Will there soon be a cure for everything? - The Independent
Extract:
"A raft of new drugs are awaiting approval or in the final stages of development that could transform cancer care. Professor Karol Sikora of Imperial College, London, says the proportion of patients with cancer who die of the disease could fall from its present level of two thirds to a quarter during the next 20 years.
But as medicine leaps forward, the NHS will struggle to keep up. The drugs in the pipeline will not be cheap. Herceptin costs more than £20,000 a year and patients have gone to court to force Primary Care Trusts to pay for it.
The next generation of cancer drugs may cost even more - up to £100,000 a year. If they can be convincingly shown to extend life or improve its quality, they will generate demand, even if the National Institute for Clinical Excellence (Nice) deems them too expensive for the NHS.
Obesity, smoking, loss of sexual desire and Alzheimer's disease are all targeted by new drugs already licensed, or are about to be, which will find a ready market."

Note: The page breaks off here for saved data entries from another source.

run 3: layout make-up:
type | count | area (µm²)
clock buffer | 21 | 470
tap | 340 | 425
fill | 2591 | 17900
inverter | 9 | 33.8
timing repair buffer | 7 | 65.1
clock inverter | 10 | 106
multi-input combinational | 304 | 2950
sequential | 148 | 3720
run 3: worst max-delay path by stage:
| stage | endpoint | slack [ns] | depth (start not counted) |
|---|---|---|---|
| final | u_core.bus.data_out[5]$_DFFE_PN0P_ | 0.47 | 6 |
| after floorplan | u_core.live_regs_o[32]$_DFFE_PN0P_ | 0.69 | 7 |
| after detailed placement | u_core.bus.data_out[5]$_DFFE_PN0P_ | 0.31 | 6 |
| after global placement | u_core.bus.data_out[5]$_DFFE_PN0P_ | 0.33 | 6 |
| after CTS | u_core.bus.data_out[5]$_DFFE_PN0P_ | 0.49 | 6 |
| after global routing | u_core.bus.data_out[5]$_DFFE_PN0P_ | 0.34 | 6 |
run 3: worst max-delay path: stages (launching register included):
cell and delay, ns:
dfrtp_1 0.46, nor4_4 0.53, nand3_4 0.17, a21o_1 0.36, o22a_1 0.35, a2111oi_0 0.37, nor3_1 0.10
<file path="config.mk">
export PLATFORM = sky130hd
export DESIGN_NAME = neuron_mac_flat
export DESIGN_NICKNAME = d
export VERILOG_FILES = /design/src/rtl/mnist_pkg.sv /design/src/rtl/neuron_mac_if.sv /design/src/rtl/counter.sv /design/src/rtl/neuron_mac.sv /design/src/flat_wrapper.sv
export SDC_FILE = /design/constraint.sdc
export NUM_CORES = 1
export LEC_CHECK = 0
export CAP_MARGIN = 10
export CORE_UTILIZATION = 38
export DETAILED_ROUTE_END_ITERATION = 8
export DONT_BUFFER_PORTS = 1
export PLACE_DENSITY_LB_ADDON = 0.25
export SLEW_MARGIN = 10
export SYNTH_ARGS = -nofsm -noshare
export SYNTH_HDL_FRONTEND = slang
export SYNTH_SLANG_ARGS = --single-unit
</file>
<file path="constraint.sdc">
create_clock -name clk -period 11.07 [get_ports clk]
set_input_delay 0.5535 -clock clk [delete_from_list [all_inputs] [get_ports clk]]
set_output_delay 0.5535 -clock clk [all_outputs]
set_load 0.05 [all_outputs]
</file>
### src/rtl/uart_cmd_parser_if.sv
// Byte-level link between the UART RX/TX pair, the LED pins and the command parser.
// The parser takes the slave view; the surrounding top level or bench takes the master view.
interface uart_cmd_parser_if;
  logic       i_RX_DV;
  logic [7:0] i_RX_Byte;
  logic       o_TX_DV;
  logic [7:0] o_TX_Byte;
  logic       i_TX_Active;
  logic       i_TX_Done;
  logic       o_LED_R;
  logic       o_LED_G;
  logic       o_LED_B;
  logic       o_Cmd_Err;
  logic       o_Overrun;

  modport slave (
    input  i_RX_DV, i_RX_Byte, i_TX_Active, i_TX_Done,
    output o_TX_DV, o_TX_Byte, o_LED_R, o_LED_G, o_LED_B, o_Cmd_Err, o_Overrun
  );

  modport master (
    output i_RX_DV, i_RX_Byte, i_TX_Active, i_TX_Done,
    input  o_TX_DV, o_TX_Byte, o_LED_R, o_LED_G, o_LED_B, o_Cmd_Err, o_Overrun
  );
endinterface

### src/rtl/uart_resp_serializer.sv
// Holds one ASCII response (up to 5 bytes) and feeds it to the UART transmitter
// byte by byte through its DV/Active/Done handshake.
module uart_resp_serializer
  import uart_cmd_pkg::*;
(
  input  logic            clk,
  input  logic            rst_n,
  input  logic            start,
  input  logic [4:0][7:0] resp,
  input  logic [2:0]      resp_len,
  input  logic            tx_active,
  input  logic            tx_done,
  output logic            tx_dv,
  output logic [7:0]      tx_byte,
  output logic            busy
);

  state_e          state_q, state_d;
  logic [4:0][7:0] buf_q, buf_d;
  logic [2:0]      len_q, len_d;
  logic [2:0]      idx_q, idx_d;
  logic            tx_dv_q, tx_dv_d;
  logic [7:0]      tx_byte_q, tx_byte_d;
  logic            last_s;

  assign last_s  = (state_q == TX_WAIT) && tx_done && (idx_q == (len_q - 3'd1));
  // Busy drops in the cycle of the final Done so the parser can resume collecting on the same edge.
  assign busy    = (state_q != COLLECT) && !last_s;
  assign tx_dv   = tx_dv_q;
  assign tx_byte = tx_byte_q;

  // Handshake state register and response buffer.
  always_ff @(posedge clk or negedge rst_n) begin
    if (!rst_n) begin
      state_q   <= COLLECT;
      buf_q     <= '0;
      len_q     <= 3'd0;
      idx_q     <= 3'd0;
      tx_dv_q   <= 1'b0;
      tx_byte_q <= 8'd0;
    end else begin
      state_q   <= state_d;
      buf_q     <= buf_d;
      len_q     <= len_d;
      idx_q     <= idx_d;
      tx_dv_q   <= tx_dv_d;
      tx_byte_q <= tx_byte_d;
    end
  end

  // Next-state logic: COLLECT doubles as the idle state of the serializer.
  always_comb begin
    state_d   = state_q;
    buf_d     = buf_q;
    len_d     = len_q;
    idx_d     = idx_q;
    tx_dv_d   = 1'b0;
    tx_byte_d = tx_byte_q;
    case (state_q)
      COLLECT: begin
        if (start) begin
          buf_d   = resp;
          len_d   = resp_len;
          idx_d   = 3'd0;
          state_d = TX_LOAD;
        end else begin
          state_d = COLLECT;
        end
      end
      TX_LOAD: begin
        if (!tx_active) begin
          tx_dv_d   = 1'b1;
          tx_byte_d = buf_q[idx_q];
          state_d   = TX_WAIT;
        end else begin
          state_d = TX_LOAD;
        end
      end
      TX_WAIT: begin
        if (last_s) begin
          buf_d   = '0;
          len_d   = 3'd0;
          idx_d   = 3'd0;
          state_d = COLLECT;
        end else if (tx_done) begin
          idx_d   = idx_q + 3'd1;
          state_d = TX_LOAD;
        end else begin
          state_d = TX_WAIT;
        end
      end
      default: state_d = COLLECT;
    endcase
  end

endmodule
[src/flat_wrapper.sv]
// flat-port wrapper written by rule: the top's interface ports become plain ports
module sa_load_controller_flat 
#(
  parameter int ROWS           = 8,
  parameter int LANES          = 16,
  parameter int DATA_W         = 16,
  parameter int FLUSH_CYCLES   = 3,
  parameter int COMPUTE_CYCLES = 30
)
  (clk_i, rst_n_i, bus_start, bus_row_valid, bus_row_data, bus_row_ready, bus_busy, bus_done, bus_sa_en, bus_sa_rf_en, bus_sa_write, bus_sa_idx, bus_sa_din);
  sa_load_controller_if #(.ROWS(ROWS), .LANES(LANES), .DATA_W(DATA_W)) bus_i ();
  input  logic clk_i;
  input  logic rst_n_i;
  input wire logic [$bits(bus_i.start)-1:0] bus_start;
  input wire logic [$bits(bus_i.row_valid)-1:0] bus_row_valid;
  input wire logic [$bits(bus_i.row_data)-1:0] bus_row_data;
  output wire logic [$bits(bus_i.row_ready)-1:0] bus_row_ready;
  output wire logic [$bits(bus_i.busy)-1:0] bus_busy;
  output wire logic [$bits(bus_i.done)-1:0] bus_done;
  output wire logic [$bits(bus_i.sa_en)-1:0] bus_sa_en;
  output wire logic [$bits(bus_i.sa_rf_en)-1:0] bus_sa_rf_en;
  output wire logic [$bits(bus_i.sa_write)-1:0] bus_sa_write;
  output wire logic [$bits(bus_i.sa_idx)-1:0] bus_sa_idx;
  output wire logic [$bits(bus_i.sa_din)-1:0] bus_sa_din;
  assign bus_i.start = bus_start;
  assign bus_i.row_valid = bus_row_valid;
  assign bus_i.row_data = bus_row_data;
  assign bus_row_ready = bus_i.row_ready;
  assign bus_busy = bus_i.busy;
  assign bus_done = bus_i.done;
  assign bus_sa_en = bus_i.sa_en;
  assign bus_sa_rf_en = bus_i.sa_rf_en;
  assign bus_sa_write = bus_i.sa_write;
  assign bus_sa_idx = bus_i.sa_idx;
  assign bus_sa_din = bus_i.sa_din;
  sa_load_controller #(.ROWS(ROWS), .LANES(LANES), .DATA_W(DATA_W), .FLUSH_CYCLES(FLUSH_CYCLES), .COMPUTE_CYCLES(COMPUTE_CYCLES)) u_core (.clk_i(clk_i), .rst_n_i(rst_n_i), .bus(bus_i));
endmodule
[config.mk]
export PLATFORM = sky130hd
export DESIGN_NAME = pkt_rr_arb
export DESIGN_NICKNAME = d
export VERILOG_FILES = /design/src/rtl/pkt_arb_pkg.sv /design/src/rtl/pkt_arb_skid.sv /design/src/rtl/pkt_rr_arb.sv
export SDC_FILE = /design/constraint.sdc
export NUM_CORES = 1
export LEC_CHECK = 0
export CORE_AREA = 2 2 131 133
export CTS_BUF_LIST = sky130_fd_sc_hd__clkbuf_2
export DETAILED_ROUTE_END_ITERATION = 8
export DIE_AREA = 0 0 133 135
export MAX_ROUTING_LAYER = met4
export PLACE_DENSITY = 0.83
export SLEW_MARGIN = 5
export SYNTH_ARGS = -nofsm -noshare
export SYNTH_HDL_FRONTEND = slang
export SYNTH_SLANG_ARGS = --single-unit
[constraint.sdc]
create_clock -name clk -period 10.8 [get_ports clk]
set_clock_uncertainty 0.15 [all_clocks]
set_input_delay 2.16 -clock clk [delete_from_list [all_inputs] [get_ports clk]]
set_output_delay 2.16 -clock clk [all_outputs]
set_load 0.03 [all_outputs]
[src/rtl/pkt_arb_pkg.sv]
// Shared definitions for the packet round-robin arbiter: FSM encoding and TID sizing.
package pkt_arb_pkg;

  typedef enum logic {
    IDLE  = 1'b0,
    GRANT = 1'b1
  } arb_state_t;

  function automatic int tid_width(input int num_src);
    return (num_src > 1) ? $clog2(num_src) : 1;
  endfunction

endpackage

[src/rtl/pkt_arb_skid.sv]
// Two-entry output buffer: a write is visible on odata the next cycle; 1 flit/cycle sustained.
// Backpressure: idata_rdy depends only on occupancy (low when both entries are full), never on odata_rdy.
module pkt_arb_skid #(
  parameter int WIDTH = 8
) (
  input  logic             clk,
  input  logic             rst,
  input  logic [WIDTH-1:0] idata,
  input  logic             idata_vld,
  output logic             idata_rdy,
  output logic [WIDTH-1:0] odata,
  output logic             odata_vld,
  input  logic             odata_rdy
);

  logic [WIDTH-1:0] mem [2];
  logic             wptr;
  logic             rptr;
  logic [1:0]       cnt;
  logic             push;
  logic             pop;

  assign idata_rdy = (cnt != 2'd2);
  assign odata_vld = (cnt != 2'd0);
  assign odata     = mem[rptr];
  assign push      = idata_vld && idata_rdy;
  assign pop       = odata_vld && odata_rdy;

  always_ff @(posedge clk) begin
    if (rst) begin
      wptr <= 1'b0;
      rptr <= 1'b0;
      cnt  <= 2'd0;
    end else begin
      if (push) wptr <= ~wptr;
      if (pop)  rptr <= ~rptr;
      cnt <= cnt + {1'b0, push} - {1'b0, pop};
    end
  end

  always_ff @(posedge clk) begin
    if (push) mem[wptr] <= idata;
  end

endmodule

[src/rtl/pkt_rr_arb.sv]
// Packet-atomic round-robin merge of NUM_SRC streams; flits leave 1 cycle after acceptance via a 2-entry buffer.
// Only the granted source sees ready (low when the buffer is full); PKT_RR_ARB_STATS_EN adds per-source packet counters.
module pkt_rr_arb
  import pkt_arb_pkg::*;
#(
  parameter int DATA_WIDTH = 64,
  parameter int NUM_SRC    = 4,
  parameter int CNT_WIDTH  = 16
) (
  input  logic                          clk,
  input  logic                          rst,
  input  logic [NUM_SRC*DATA_WIDTH-1:0] src_TDATA,
  input  logic [NUM_SRC-1:0]            src_TVALID,
  input  logic [NUM_SRC-1:0]            src_TLAST,
  output logic [NUM_SRC-1:0]            src_TREADY,
  output logic [DATA_WIDTH-1:0]         res_TDATA,
  output logic                          res_TVALID,
  input  logic                          res_TREADY,
  output logic                          res_TLAST,
  output logic [tid_width(NUM_SRC)-1:0] res_TID,
  output logic                          busy
`ifdef PKT_RR_ARB_STATS_EN
  ,
  output logic [NUM_SRC*CNT_WIDTH-1:0]  pkt_cnt
`endif
);

  localparam int TID_W = tid_width(NUM_SRC);
  localparam int BUF_W = DATA_WIDTH + 1 + TID_W;

  arb_state_t                    state;
  logic [TID_W-1:0]              g;
  logic [TID_W-1:0]              lst;
  logic [TID_W-1:0]              pick;
  logic [NUM_SRC*DATA_WIDTH-1:0] data_sh;
  logic [NUM_SRC-1:0]            vld_sh;
  logic [NUM_SRC-1:0]            last_sh;
  logic [NUM_SRC-1:0]            rot;
  logic [DATA_WIDTH-1:0]         cur_data;
  logic                          cur_vld;
  logic                          cur_last;
  logic                          buf_vld;
  logic                          buf_rdy;
  logic                          accept;
  logic [BUF_W-1:0]              buf_out;

  always_comb begin
    data_sh = src_TDATA >> (int'(g) * DATA_WIDTH);
    vld_sh  = src_TVALID >> g;
    last_sh = src_TLAST >> g;
  end

  assign cur_data = data_sh[DATA_WIDTH-1:0];
  assign cur_vld  = vld_sh[0];
  assign cur_last = last_sh[0];
  assign buf_vld  = (state == GRANT) && cur_vld;
  assign accept   = buf_vld && buf_rdy;

  // Scan lst+1 .. lst+NUM_SRC backwards so the nearest valid source is written last and wins.
  always_comb begin
    pick = g;
    rot  = '0;
    for (int k = NUM_SRC; k >= 1; k--) begin
      rot = src_TVALID >> ((int'(lst) + k) % NUM_SRC);
      if (rot[0]) pick = TID_W'((int'(lst) + k) % NUM_SRC);
    end
  end

  always_ff @(posedge clk) begin
    if (rst) begin
      state <= IDLE;
      busy  <= 1'b0;
      g     <= '0;
      lst   <= TID_W'(NUM_SRC - 1);
    end else begin
      case (state)
        IDLE: begin
          if (|src_TVALID) begin
            g     <= pick;
            state <= GRANT;
            busy  <= 1'b1;
          end
        end
        GRANT: begin
          if (accept && cur_last) begin
            lst   <= g;
            state <= IDLE;
            busy  <= 1'b0;
          end
        end
      endcase
    end
  end

  always_comb begin
    src_TREADY = '0;
    if (state == GRANT) src_TREADY = NUM_SRC'(buf_rdy) << g;
  end

  pkt_arb_skid #(
    .WIDTH (BUF_W)
  ) u_skid (
    .clk       (clk),
    .rst       (rst),
    .idata     ({cur_data, cur_last, g}),
    .idata_vld (buf_vld),
    .idata_rdy (buf_rdy),
    .odata     (buf_out),
    .odata_vld (res_TVALID),
    .odata_rdy (res_TREADY)
  );

  assign {res_TDATA, res_TLAST, res_TID} = buf_out;

`ifdef PKT_RR_ARB_STATS_EN
  always_ff @(posedge clk) begin
    if (rst) begin
      pkt_cnt <= '0;
    end else if (accept && cur_last) begin
      pkt_cnt[int'(g)*CNT_WIDTH +: CNT_WIDTH] <=
        pkt_cnt[int'(g)*CNT_WIDTH +: CNT_WIDTH] + CNT_WIDTH'(1);
    end
  end
`endif

endmodule

Yosys cells after proc, flatten, opt, wreduce, memory -nomap -nowiden
Memories as Yosys holds them, arrays and structs flattened. A register that Yosys moved wholly into a read port is not among the register bits.
Index checks and enable logic that the tools add are counted.

word-level totals
  register bits = 10
  output and inout bits = 73
  memories kept = 1
  word-level logic and storage cells = 61
  input port bits = 267
  bits in writable memories = 134

memories
  name        depth  width  read ports  clocked after memory_dff  write ports  RTL line            source
  u_skid.mem  2      67     1           1                         1            pkt_arb_skid.sv:16  logic [WIDTH-1:0] mem [2];

cells by class
  bitwise logic cells = 7
  add/subtract/negate cells = 6
  muxes and demuxes = 15
  shift operators = 8
  eq/ne operators = 3
  reductions and logical operators = 14

operators by type and width
  operator                                                                  count
  256-bit by 8-bit right shift with 64-bit output                           1
  4-bit by 32-bit right shift with 1-bit output                             4
  1-bit two-way mux                                                         8
  2-bit two-way mux                                                         4
  2-bit OR reduction                                                        4
  4-bit by 2-bit right shift with 1-bit output                              2
  2-bit by 1-bit adder with 2-bit output (second input constant)            2
  2-bit adder (second input constant)                                       2
  1-bit AND (first input constant)                                          4
  1-bit logical AND                                                         4
  4-bit two-way mux                                                         1
  2-bit inequality test (second input constant)                             2
  1-bit case mux with 2 select lines                                        2
  2-bit AND reduction                                                       2
  4-bit nonzero test                                                        1
  4-bit OR reduction                                                        1
  1-bit by 2-bit << shifter with 4-bit output                               1
  1-bit inverter                                                            3
  3-bit AND reduction                                                       1
  2-bit by 1-bit adder with 2-bit output                                    1
  2-bit by 1-bit inequality test with 1-bit output (second input constant)  1
  2-bit nonzero test                                                        1
  2-bit by 1-bit subtractor with 2-bit output                               1

Longest topological paths before layout
  depth after elaboration = 8
  mapped depth = 8
  gate-level depth less buffers = 8

By module
From an unflattened synthesis, not the netlist that was laid out.

second synthesis, totals
  cells, all modules = 363
  area total of the unflattened synthesis = 7104.3 um^2

modules (own cells, without submodules)
  module        area each (um^2)  sequential area each (um^2)  times used  cells an instance
  pkt_arb_skid  5175.0            4124.0                       1           232
  pkt_rr_arb    1929.4            120.1                        1           131

Worst setup path after synthesis
No wires, ideal clock.

  path kind = input port to flip-flop
  start point = in src_TVALID[2]
  end point = mem u_skid.mem[0][0] (netlist bit) (enable)
  cell stages on the path = 3
  required time = 10.150 ns
  buffers on the path = 0
  data arrival time = 5.605 ns
  setup time = 0.500 ns
  slack = 4.544 ns
  cells stage by stage = mux4_2 > and3_4 > nor2b_1

between the ends
  longest elaborated chain between the ends = 5

ends and longest elaborated chain
  item                                          RTL line            source
  start: declaration                            pkt_rr_arb.sv:13    input logic [NUM_SRC-1:0] src_TVALID,
  4-bit by 2-bit right shift with 1-bit output  pkt_rr_arb.sv:49    vld_sh = src_TVALID >> g;
  1-bit logical AND                             pkt_rr_arb.sv:56    assign buf_vld = (state == GRANT) && cur_vld;
  1-bit logical AND                             pkt_arb_skid.sv:26  assign push = idata_vld && idata_rdy;
  1-bit two-way mux                             pkt_arb_skid.sv:42  if (push) mem[wptr] <= idata;
  1-bit two-way mux (implied by the code)       pkt_arb_skid.sv:42
  end: declaration                              pkt_arb_skid.sv:16

No other way between the ends.

Worst setup path in the final report
  start point = reg g[1]
  end point = out src_TREADY[3]

between the ends
  longest elaborated chain between the ends = 2

ends and longest elaborated chain
  item                                         RTL line          source
  start: declaration                           pkt_rr_arb.sv:32  logic [TID_W-1:0] g;
  start signal: assignment                     pkt_rr_arb.sv:79  g <= pick;
  1-bit by 2-bit << shifter with 4-bit output  pkt_rr_arb.sv:97  if (state == GRANT) src_TREADY = NUM_SRC'(buf_rdy) << g;
  4-bit two-way mux                            pkt_rr_arb.sv:97
  end: declaration                             pkt_rr_arb.sv:15  output logic [NUM_SRC-1:0] src_TREADY,

No other way between the ends.
File: src/rtl/bpm_pkg.sv
// Shared types, widths and default constants for the BPM window sequencer.
package bpm_pkg;

  typedef enum logic [1:0] {
    ST_IDLE  = 2'd0,
    ST_ARM   = 2'd1,
    ST_COUNT = 2'd2
  } state_e;

  localparam int COUNT_W = 8;
  localparam logic [COUNT_W-1:0] COUNT_MAX = 8'd255;

  localparam int DEF_TICKS_PER_SEC = 50_000_000;
  localparam int DEF_WINDOW_SEC    = 10;
  localparam int DEF_ALARM_WINDOWS = 3;

  // Bits needed to hold the values 0..n-1, never less than one bit.
  function automatic int cntWidth(input int n);
    if (n <= 2) return 1;
    return $clog2(n);
  endfunction

  localparam int DEF_PRESC_W = cntWidth(DEF_TICKS_PER_SEC);
  localparam int DEF_SEC_W   = cntWidth(DEF_WINDOW_SEC);
  localparam int DEF_ABN_W   = cntWidth(DEF_ALARM_WINDOWS + 1);

endpackage

File: src/rtl/pulse_sync_edge.sv
// Two-flop synchroniser for the raw heartbeat input followed by a rising-edge detector.
module pulse_sync_edge (
  input  logic clk,
  input  logic reset,
  input  logic async_in,
  output logic level_sync,
  output logic rise_pulse
);

  logic meta_q;
  logic sync_q;
  logic prev_q;

  // Shift the asynchronous input through the synchroniser and keep one delayed copy for edge detection.
  always_ff @(posedge clk) begin
    if (reset) begin
      meta_q <= 1'b0;
      sync_q <= 1'b0;
      prev_q <= 1'b0;
    end else begin
      meta_q <= async_in;
      sync_q <= meta_q;
      prev_q <= sync_q;
    end
  end

  assign level_sync = sync_q;
  assign rise_pulse = sync_q & ~prev_q;

endmodule

File: src/rtl/bpm_window_ctrl.sv
// Heartbeat window sequencer: counts pulse edges over a fixed window, publishes the
// frozen count to the BPM monitor and raises an alarm after repeated abnormal windows.
module bpm_window_ctrl
  import bpm_pkg::*;
#(
  parameter int TICKS_PER_SEC = DEF_TICKS_PER_SEC,
  parameter int WINDOW_SEC    = DEF_WINDOW_SEC,
  parameter int ALARM_WINDOWS = DEF_ALARM_WINDOWS
) (
  input  logic               clk,
  input  logic               reset,
  input  logic               enable,
  input  logic               pulse_in,
  input  logic               bpm_state,
  output logic [COUNT_W-1:0] pulse_count,
  output logic               count_valid,
  output logic               alarm,
  output logic               busy
);

  localparam int PRESC_W = cntWidth(TICKS_PER_SEC);
  localparam int SEC_W   = cntWidth(WINDOW_SEC);
  localparam int ABN_W   = cntWidth(ALARM_WINDOWS + 1);

  localparam logic [PRESC_W-1:0] PRESC_LAST = PRESC_W'(TICKS_PER_SEC - 1);
  localparam logic [SEC_W-1:0]   SEC_LAST   = SEC_W'(WINDOW_SEC - 1);
  localparam logic [ABN_W-1:0]   ABN_LAST   = ABN_W'(ALARM_WINDOWS);

  state_e state_q, state_d;

  logic [PRESC_W-1:0] presc_q, presc_d;
  logic [SEC_W-1:0]   sec_q, sec_d;
  logic [COUNT_W-1:0] runCnt_q, runCnt_d;
  logic [COUNT_W-1:0] pulseCnt_q, pulseCnt_d;
  logic               countValid_q, countValid_d;
  logic [ABN_W-1:0]   abnRun_q, abnRun_d;
  logic               alarm_q, alarm_d;
  logic               busy_q;

  logic               levelSync;
  logic               risePulse;
  logic               windowEnd;
  logic [COUNT_W-1:0] runPlus;

  pulse_sync_edge u_sync (
    .clk        (clk),
    .reset      (reset),
    .async_in   (pulse_in),
    .level_sync (levelSync),
    .rise_pulse (risePulse)
  );

  // Next-state logic: ARM holds off until the synchronised pulse is low so a pulse
  // already in progress at enable is never counted; dropping enable always returns to IDLE.
  always_comb begin
    state_d = state_q;
    case (state_q)
      ST_IDLE: begin
        if (enable) state_d = ST_ARM;
      end
      ST_ARM: begin
        if (!enable)        state_d = ST_IDLE;
        else if (!levelSync) state_d = ST_COUNT;
      end
      ST_COUNT: begin
        if (!enable) state_d = ST_IDLE;
      end
      default: state_d = ST_IDLE;
    endcase
  end

  // Window timing and edge counting; an edge arriving in the window-end cycle belongs
  // to the ending window, and the next window starts immediately with no dead cycle.
  always_comb begin
    presc_d      = '0;
    sec_d        = '0;
    runCnt_d     = '0;
    pulseCnt_d   = pulseCnt_q;
    countValid_d = 1'b0;
    windowEnd    = (state_q == ST_COUNT) && enable &&
                   (presc_q == PRESC_LAST) && (sec_q == SEC_LAST);
    runPlus      = (risePulse && (runCnt_q != COUNT_MAX)) ? runCnt_q + COUNT_W'(1) : runCnt_q;
    if ((state_q == ST_COUNT) && enable) begin
      if (presc_q == PRESC_LAST) begin
        presc_d = '0;
        sec_d   = (sec_q == SEC_LAST) ? '0 : sec_q + SEC_W'(1);
      end else begin
        presc_d = presc_q + PRESC_W'(1);
        sec_d   = sec_q;
      end
      if (windowEnd) begin
        pulseCnt_d   = runPlus;
        countValid_d = 1'b1;
        runCnt_d     = '0;
      end else begin
        runCnt_d = runPlus;
      end
    end
  end

  // Abnormal-window run length, sampled only while the fresh count is being presented.
  always_comb begin
    abnRun_d = abnRun_q;
    if (state_d == ST_IDLE) begin
      abnRun_d = '0;
    end else if (countValid_q) begin
      if (!bpm_state)              abnRun_d = '0;
      else if (abnRun_q != ABN_LAST) abnRun_d = abnRun_q + ABN_W'(1);
    end
    alarm_d = (abnRun_d == ABN_LAST);
  end

  // State and datapath registers with synchronous reset taking priority over everything.
  always_ff @(posedge clk) begin
    if (reset) begin
      state_q      <= ST_IDLE;
      presc_q      <= '0;
      sec_q        <= '0;
      runCnt_q     <= '0;
      pulseCnt_q   <= '0;
      countValid_q <= 1'b0;
      abnRun_q     <= '0;
      alarm_q      <= 1'b0;
      busy_q       <= 1'b0;
    end else begin
      state_q      <= state_d;
      presc_q      <= presc_d;
      sec_q        <= sec_d;
      runCnt_q     <= runCnt_d;
      pulseCnt_q   <= pulseCnt_d;
      countValid_q <= countValid_d;
      abnRun_q     <= abnRun_d;
      alarm_q      <= alarm_d;
      busy_q       <= (state_d != ST_IDLE);
    end
  end

  assign pulse_count = pulseCnt_q;
  assign count_valid = countValid_q;
  assign alarm       = alarm_q;
  assign busy        = busy_q;

endmodule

Can't say I'm a fan of this belief in the curative properties of drugs...)o: - Steroids, HRT, tricyclic antidepressants and many other drugs are actually the CAUSE of most instances of extreme obesity and its other attendant grave illnesses - hypertension, diabetes, stroke, cancer, etc. See http://www.wildeaboutsteroids.co.uk/steroids.html
Good nutrition coupled with avoidance of all avoidable prescription drugs and all avoidable salt and salty food and junk additives, and strictly avoiding any dieting/'slimming', makes the best combination medicine to promote a long and healthy life.
Lose weight by eating less salt! Go on! - Try it! - You will feel so much better!
See my website www.wildeaboutsteroids.co.uk
(The site does not sell anything and has no banners or sponsors or adverts - just helpful information.)
Tuesday, May 01, 2007
A journalist wonders whether there will soon be a cure for everything.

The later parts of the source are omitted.